大学入試改革 大事なのは教育の中身だ 『産経新聞』主張 2013年10月7日付

『産経新聞』主張 2013年10月7日付

大学入試改革 大事なのは教育の中身だ

大学入試を、大きく変える改革が検討されている。政府の教育再生実行会議は、大学入試センター試験の見直しなど改革案を近く公表する。

制度を安易にいじり、受験生を振り回すだけの結果にならないよう慎重な議論を求めたい。

それ以上にいま肝心なのは、入学後の学生をどう育てるかだ。教育の中身の改革をこそ急ぐべきではないか。

産業界からも、創造力のある人材や、特定分野に秀でた世界で仕事ができる人材の育成が強く望まれている。

今回の大きな改正点は、大学の1次試験にあたるセンター試験の改革で、結果は点数でなく学力レベルが分かるよう段階的に示す。受験機会は、年1回でなく複数回に増やす。各大学には2次試験で面接や小論文を重視し、社会貢献活動を評価するなど多様な尺度で選抜するよう促す。

高校で基礎学力が身についているか、学習到達度テストも導入する。大学で学べる学力を確かめ、学習意欲のある多様な人材を大学に受け入れ育てるねらいだ。

これまでも入試制度の改革は繰り返されてきた。センター試験の前身、共通1次試験が昭和54年に導入された当時から、答えを選択するマークシート方式に対し、「考える力が育たない」との批判が根強かった。

共通1次は当初5教科7科目を課したが、「受験生に負担が大きい」とされ、センター試験で各大学が必要な科目だけ選ぶ方法に変わった。このため受験科目の少ない大学が目立つようになった。
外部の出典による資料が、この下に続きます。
--- config.mk ---
export PLATFORM = sky130hd
export DESIGN_NAME = hiq_alu
export DESIGN_NICKNAME = d
export VERILOG_FILES = /design/src/rtl/hiq_pkg.sv /design/src/rtl/hiq_alu.sv
export SDC_FILE = /design/constraint.sdc
export NUM_CORES = 1
export LEC_CHECK = 0
export ABC_AREA = 1
export BUFFER_PORTS_ARGS = -buffer_cell sky130_fd_sc_hd__clkbuf_2
export CAP_MARGIN = 10
export CORE_MARGIN = 1
export CORE_UTILIZATION = 33
export DETAILED_ROUTE_END_ITERATION = 8
export GPL_ROUTABILITY_DRIVEN = 0
export PLACE_DENSITY_LB_ADDON = 0.1
export SLEW_MARGIN = 15
export SYNTH_ARGS = -nofsm -noshare
export SYNTH_HDL_FRONTEND = slang
export SYNTH_SLANG_ARGS = --single-unit
--- constraint.sdc ---
create_clock -name vclk -period 4.9
set_clock_uncertainty 0.15 [all_clocks]
set_input_delay 0.735 -clock vclk [all_inputs]
set_output_delay 0.735 -clock vclk [all_outputs]
set_load 0.1 [all_outputs]
--- src/rtl/hiq_pkg.sv ---
// ----------------------------------------------------------------------------
// hiq_pkg
// Shared types and constants of the histogram equalizer: action codes,
// counter widths, the memory request and the shared arithmetic unit request.
// ----------------------------------------------------------------------------
package hiq_pkg;

	// histogram geometry
	localparam int NUM_BINS = 256;
	localparam int BIN_AW   = 8;
	localparam int CNT_W    = 21;
	localparam int CDF_W    = 29;
	localparam int ALU_W    = 38;
	localparam int DSH_W    = 29;
	localparam int STEP_W   = 3;

	// counter saturation level
	localparam logic [CNT_W-1:0] MAX_PIXELS = CNT_W'(1048576);

	// clamp level of the equalized output
	localparam logic [7:0] TOP_LEVEL = 8'd255;

	// last quotient bit step of the divider
	localparam logic [STEP_W-1:0] LAST_STEP = STEP_W'(7);

	// action codes of an input beat
	typedef enum logic [1:0] {
		ACT_CLEAR = 2'd0,
		ACT_COUNT = 2'd1,
		ACT_MAP   = 2'd2,
		ACT_NONE  = 2'd3
	} action_t;

	// shared unit operations
	typedef enum logic {
		ALU_ADD = 1'b0,
		ALU_SUB = 1'b1
	} alu_op_t;

	typedef struct packed {
		alu_op_t          op;
		logic [ALU_W-1:0] a;
		logic [ALU_W-1:0] b;
	} alu_req_t;

	typedef struct packed {
		logic [ALU_W-1:0] res;
		logic             borrow;
	} alu_rsp_t;

	// bin memory request
	typedef struct packed {
		logic              clr;
		logic              rd;
		logic              wr;
		logic [BIN_AW-1:0] addr;
		logic [CNT_W-1:0]  wdata;
	} mem_req_t;

endpackage

--- src/rtl/hiq_alu.sv ---
// ----------------------------------------------------------------------------
// hiq_alu
// Shared add / subtract unit. Serves the bin increment, the cdf sum, the
// x510 scaling, the rounding add and each compare-and-subtract of the divider.
// ----------------------------------------------------------------------------
module hiq_alu
	import hiq_pkg::*;
(
	input  alu_req_t req,
	output alu_rsp_t rsp
);

	logic [ALU_W:0] sum;

	// one wide adder, borrow taken from the extra top bit
	always_comb begin
		unique case (req.op)
			ALU_ADD: sum = {1'b0, req.a} + {1'b0, req.b};
			ALU_SUB: sum = {1'b0, req.a} - {1'b0, req.b};
			default: sum = '0;
		endcase
	end

	assign rsp.res    = sum[ALU_W-1:0];
	assign rsp.borrow = (req.op == ALU_SUB) && sum[ALU_W];

endmodule

==> results.json, run 1 <==
{
  "dp_hpwl_mm": 13.3,
  "yosysMostFrequentCell": "nand2_1",
  "wl_per_cell_um": 12.7,
  "maxCapViolations": 0,
  "core.rowCount": 40,
  "holdPathEnd": "rsp[17]",
  "crit_path_cell_trace": "clkbuf_2 -> inv_1 -> ha_1 -> nand2_2 -> nor2_4 -> nand2_2 -> o21ai_2 -> xor2_1 -> ha_1 -> nand2_1 -> inv_2 -> a21oi_1 -> inv_1 -> a21oi_1 -> nand2_1 -> nand2_1 -> nand3_1 -> nor2_1 -> buf_12",
  "seq_area_um2": 0,
  "cp_common_cell": "nand2_1",
  "drc": 0,
  "die_h_um": 114,
  "yosysTopAreaCellShare_pct": 28.2,
  "clock_buffers": 0,
  "whs_path_depth": 4,
  "use_met2_pct": 37.5,
  "tns_ps": 0,
  "n_antenna_cell": 0,
  "period_needed_ps": 4580,
  "ctsResizeCount": 0,
  "fin_ws_ps": 321,
  "slew_headroom_pct": 63.9,
  "power_density_nw_per_um2": 309,
  "critPathBufInv": 5,
  "setup_viol": 0,
  "rsz0062_at_grt": "false",
  "critical_path_class": "input port to output port",
  "yosys.area.top_type": "nand2_1",
  "slowest_delay_ps": 340,
  "tightest_slew_ps": 544,
  "nets": 1083,
  "start_util_pct": 34.2,
  "cts_setup_buffers": 0,
  "dr.pass1.iters": 5,
  "syn-cell-area_um2": 4160,
  "vias_per_cell": 4.63,
  "grt_pass1_vias": 4826,
  "p_leak_nw": 3.14,
  "yosys_warnings": 0,
  "outcome": "complete, no violations",
  "worstPathMaxFanout": 5,
  "critPathArrivalTime_ps": 3690,
  "pre_cts_ws_ps": 349,
  "fin_area_um2": 5380,
  "post_dp_cell_area_um2": 5380,
  "via_count": 5238,
  "busiest_layer": "met2",
  "ir_worst_vdd_v": 0.000192,
  "grt_util_met1_pct": 32.7,
  "grt_util_all_layers_pct": 22.1,
  "crit_required_ps": 4010,
  "die-area_um2": 13100,
  "area_growth_pct": 29.4,
  "hp-class": "input port to output port",
  "grt-ovfl-total": 0,
  "antenna_found_initial": 0,
  "postSynthCellCount": 850,
  "grt_pass1_wl_mm": 23.0,
  "avgSynthCellArea_um2": 4.89,
  "grt_max_degree": 21,
  "portBuffers": 116,
  "ios": 116,
  "synthDistinctLibCells": 33,
  "end_kind": "output port",
  "fp.coreArea_um2": 12200,
  "hold_start": "req[54]",
  "yosys-top-cells-area": "nand2_1, inv_1, ha_1",
  "num-fill-cells": 1420,
  "cp_top_family": "simple AND/OR/NAND/NOR gates",
  "hold_viol": 0,
  "synth_seq_area_share_pct": 0,
  "die_x_um": 114,
  "drtIter0Drc": 209,
  "fmax_mhz": 218,
  "postCtsHoldBufs": 0,
  "design.seq.count": 0,
  "holdWs_ps": 1890,
  "grt_use_met3_pct": 0.212,
  "ant_nets": 0,
  "cp_slowest_cell": "ha_1",
  "final_max_slew_viol_count": 0,
  "fin_util_pct": 44.2,
  "setup.worst_path.start_class": "input port",
  "routed_wl_mm": 14.4,
  "drive_above_1_share_pct": 17.4,
  "period_share_pct": 93.4,
  "synthTopCellsByCount": "nand2_1, inv_1, nor2_1",
  "synth_nets": 967
}
## power by group
group	leakage (nW)	internal, W	switching, W	total, W
clock network	0	0	0	0
logic	3.14	0.000487	0.00118	0.00166
registers	0	0	0	0
total	3.14	0.000487	0.00118	0.00166
## metal layers
metal / wire length [um] / vias to the layer above
met3: 612 / 8
met4: 104 / 0
li1: - / 2824
met5: 0 / -
met2: 6410 / 132
met1: 7240 / 2274
## area by class of cell
cell class / instances / area [um2] / share of cell area (%)
multi-input combinational: 681 / 3520 / 65.4
tap: 168 / 210 / 3.91
timing repair buffer: 119 / 1030 / 19.2
inverter: 164 / 616 / 11.4
## worst max-delay path by stage
stage	startpoint	endpoint	slack [ps]	depth (start not counted)
detailed placement	req[1]	rsp[0]	350	19
floorplan	req[1]	rsp[20]	100	16
CTS	req[1]	rsp[0]	340	19
global route	req[1]	rsp[0]	10	19
global placement	req[1]	rsp[0]	370	19
finish	req[1]	rsp[0]	320	19
## kinds of logic after synthesis
kind of cell	Yosys count	synth area share, %
adders and majority gates	40	12.2
buffers and inverters	169	15.3
xor gates and xnor gates	50	10.5
and+or+nand+nor	516	52.0
AOI/OAI and AO/OA	75	9.92
## placed cells by master, fill, tap and decap left out, types with 2 or more instances in the layout
| cell | instances |
|---|---|
| a21oi_1 | 36 |
| a21oi_2 | 2 |
| a31oi_1 | 4 |
| buf_12 | 28 |
| buf_4 | 7 |
| clkbuf_2 | 84 |
| ha_1 | 39 |
| inv_1 | 153 |
| inv_2 | 11 |
| nand2_1 | 313 |
| nand2_2 | 13 |
| nand3_1 | 44 |
| nand3_2 | 5 |
| nand4_1 | 7 |
| nor2_1 | 105 |
| nor2_2 | 8 |
| nor2_4 | 5 |
| nor3_1 | 11 |
| o21ai_0 | 19 |
| o21ai_1 | 7 |
| o21ai_2 | 2 |
| o21bai_1 | 2 |
| xnor2_1 | 12 |
| xor2_1 | 38 |
## metrics by stage
stage / cells / total power (W)
floorplan: 850 / 0.00115
global placement: 1132 / 0.00166
detailed placement: 1132 / 0.00166
CTS: 1132 / 0.00167
global route: 1132 / 0.00176
finish: 1132 / 0.00166
## tightest hold or removal path, cell delays in order
cell	delay (ps)
clkbuf_2	80
ha_1	200
xor2_1	120
buf_12	170
No activity file was read; power rests on OpenSTA's default activity.
==> inputs of run 2 (changes only) <==
CORE_ASPECT_RATIO = 1.25   (was unset)
PLACE_DENSITY = 0.52   (was unset)
PLACE_DENSITY_LB_ADDON = unset   (was 0.1)
==> results.json, run 2 (synthesized netlist as in run 1, its figures left out) <==
{
  "outcome": "complete, no violations",
  "postCtsHoldBufs": 0,
  "wl_per_cell_um": 13.0,
  "grt-ovfl-total": 0,
  "nets": 1084,
  "vias_per_cell": 4.66,
  "p_leak_nw": 3.14,
  "design.seq.count": 0,
  "drc": 0,
  "fmax_mhz": 217,
  "setup.worst_path.start_class": "input port",
  "tightest_slew_ps": 541,
  "combinationalPowerShare_pct": 100.0,
  "antenna_found_initial": 0,
  "cts_setup_buffers": 0,
  "dp_hpwl_mm": 13.4,
  "grt_util_all_layers_pct": 22.6,
  "clockPowerShare_pct": 0,
  "tns_ps": 0,
  "switching_power_w": 0.00118,
  "fin_area_um2": 5390,
  "die_h_um": 128,
  "drive_above_1_share_pct": 17.5,
  "power_w": 0.00167,
  "period_share_pct": 93.9,
  "critPathArrivalTime_ps": 3720,
  "p_int_w": 0.000490,
  "ctsResizeCount": 0,
  "hp-class": "input port to output port",
  "critical_path_class": "input port to output port",
  "end_kind": "output port",
  "setup_viol": 0,
  "final_max_slew_viol_count": 0,
  "area_growth_pct": 29.5,
  "pre_cts_ws_ps": 340,
  "core.rowCount": 45,
  "grt_pass1_vias": 4817,
  "post_dp_cell_area_um2": 5390,
  "ios": 116,
  "rsz0062_at_grt": "false",
  "fin_ws_ps": 299,
  "crit_required_ps": 4010,
  "via_count": 5262,
  "ant_nets": 0,
  "drtIter0Drc": 255,
  "power_density_nw_per_um2": 310,
  "layout_commonest_cell": "nand2_1",
  "p_sw_share_pct": 70.7,
  "die-area_um2": 13100,
  "worstPathMaxFanout": 5,
  "portBuffers": 116,
  "fp.coreArea_um2": 12200,
  "hold_viol": 0,
  "grt_pass1_wl_mm": 23.3,
  "ir_worst_vdd_v": 0.000200,
  "slew_headroom_pct": 64.1,
  "period_needed_ps": 4600,
  "clock_buffers": 0,
  "maxCapViolations": 0,
  "seq_area_um2": 0,
  "final_cell_mix": "nand2_1, inv_1, nor2_1",
  "grt_max_degree": 21,
  "die_x_um": 102,
  "routed_wl_mm": 14.7,
  "num-fill-cells": 1407,
  "n_antenna_cell": 0,
  "dr.pass1.iters": 6,
  "power_frac_seq_pct": 0,
  "start_util_pct": 34.1
}
==> run 2: cell types whose count changed in the layout (fill, tap and decap cells not counted) <==
| cell | previous run | this run |
|---|---|---|
| buf_4 | 7 | 10 |
| clkbuf_2 | 84 | 82 |
==> run 2: final timing paths <==
check / from / to / slack (ps) / cells past startpoint
setup / recovery: req[1] / rsp[0] / 300 / 19
hold / removal: req[53] / rsp[16] / 1890 / 4
==> run 2: power groups by stage <==
stage / Sequential, W / Clock (W) / Combinational, W
global placement: 0 / 0 / 0.00167
detailed placement: 0 / 0 / 0.00167
CTS: 0 / 0 / 0.00168
global route: 0 / 0 / 0.00177
floorplan: 0 / 0 / 0.00115
finish: 0 / 0 / 0.00167
==> run 2: per-layer routing <==
layer | up-vias | share of wire, % | GRT usage, %
li1 | 2837 | - | -
met3 | 8 | 3.6 | 0.0547
met5 | - | 0 | 0
met4 | 0 | 0.95 | 1.93
met1 | 2291 | 47 | 30.4
met2 | 126 | 49 | 41.3
==> run 2: stage by stage <==
| step | hold WS, ps | utilization, % | std cells |
|---|---|---|---|
| after CTS | 1880 | 44.1 | 1129 |
| after detailed placement | 1880 | 44.1 | 1129 |
| final | 1890 | 44.1 | 1129 |
| after global routing | 1900 | 44.1 | 1129 |
| after global placement | 1880 | 44.1 | 1129 |
| after floorplan | 1780 | - | 850 |
==> run 2: cell type report <==
class	instances	area [um2]	area share [%]
repair buffers	120	1050	19.4
well taps	164	205	3.81
inverters	164	616	11.4
multi-input cells	681	3520	65.4
==> run 2: worst max-delay path, stage by stage <==
cell      delay (ps)
clkbuf_2          80
inv_1            110
ha_1             190
nand2_2           90
nor2_4           170
nand2_2          140
o21ai_2          190
xor2_1           220
ha_1             340
nand2_1          140
inv_2             40
a21oi_1          240
inv_1             70
a21oi_1          200
nand2_1           90
nand2_1           90
nand3_1          110
nor2_1           240
buf_12           210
知識偏重を見直し、多才な人材を育てたいというねらいは通らず、受験科目になければ勉強しないという結果を招き、学力低下が心配されるようになった。

一発勝負、1点刻みの入試を変えるという試みが「ゆとり教育」の失敗のようにならないか。各大学が2次試験などの選抜方法を工夫する力が問われる。

今回の入試改革案は、欧米の大学入試制度を参考にしている。だが卒業認定が厳しい欧米と比べ、日本の大学は「入るのは難しく、出るのはやさしい」といわれ、事情が違う。

大学改革では入学後に勉強しない学生が批判されてきたが、なかなか変わらない。成績が悪ければ退学を勧告するなど、大学には厳しい姿勢も求めるべきだろう。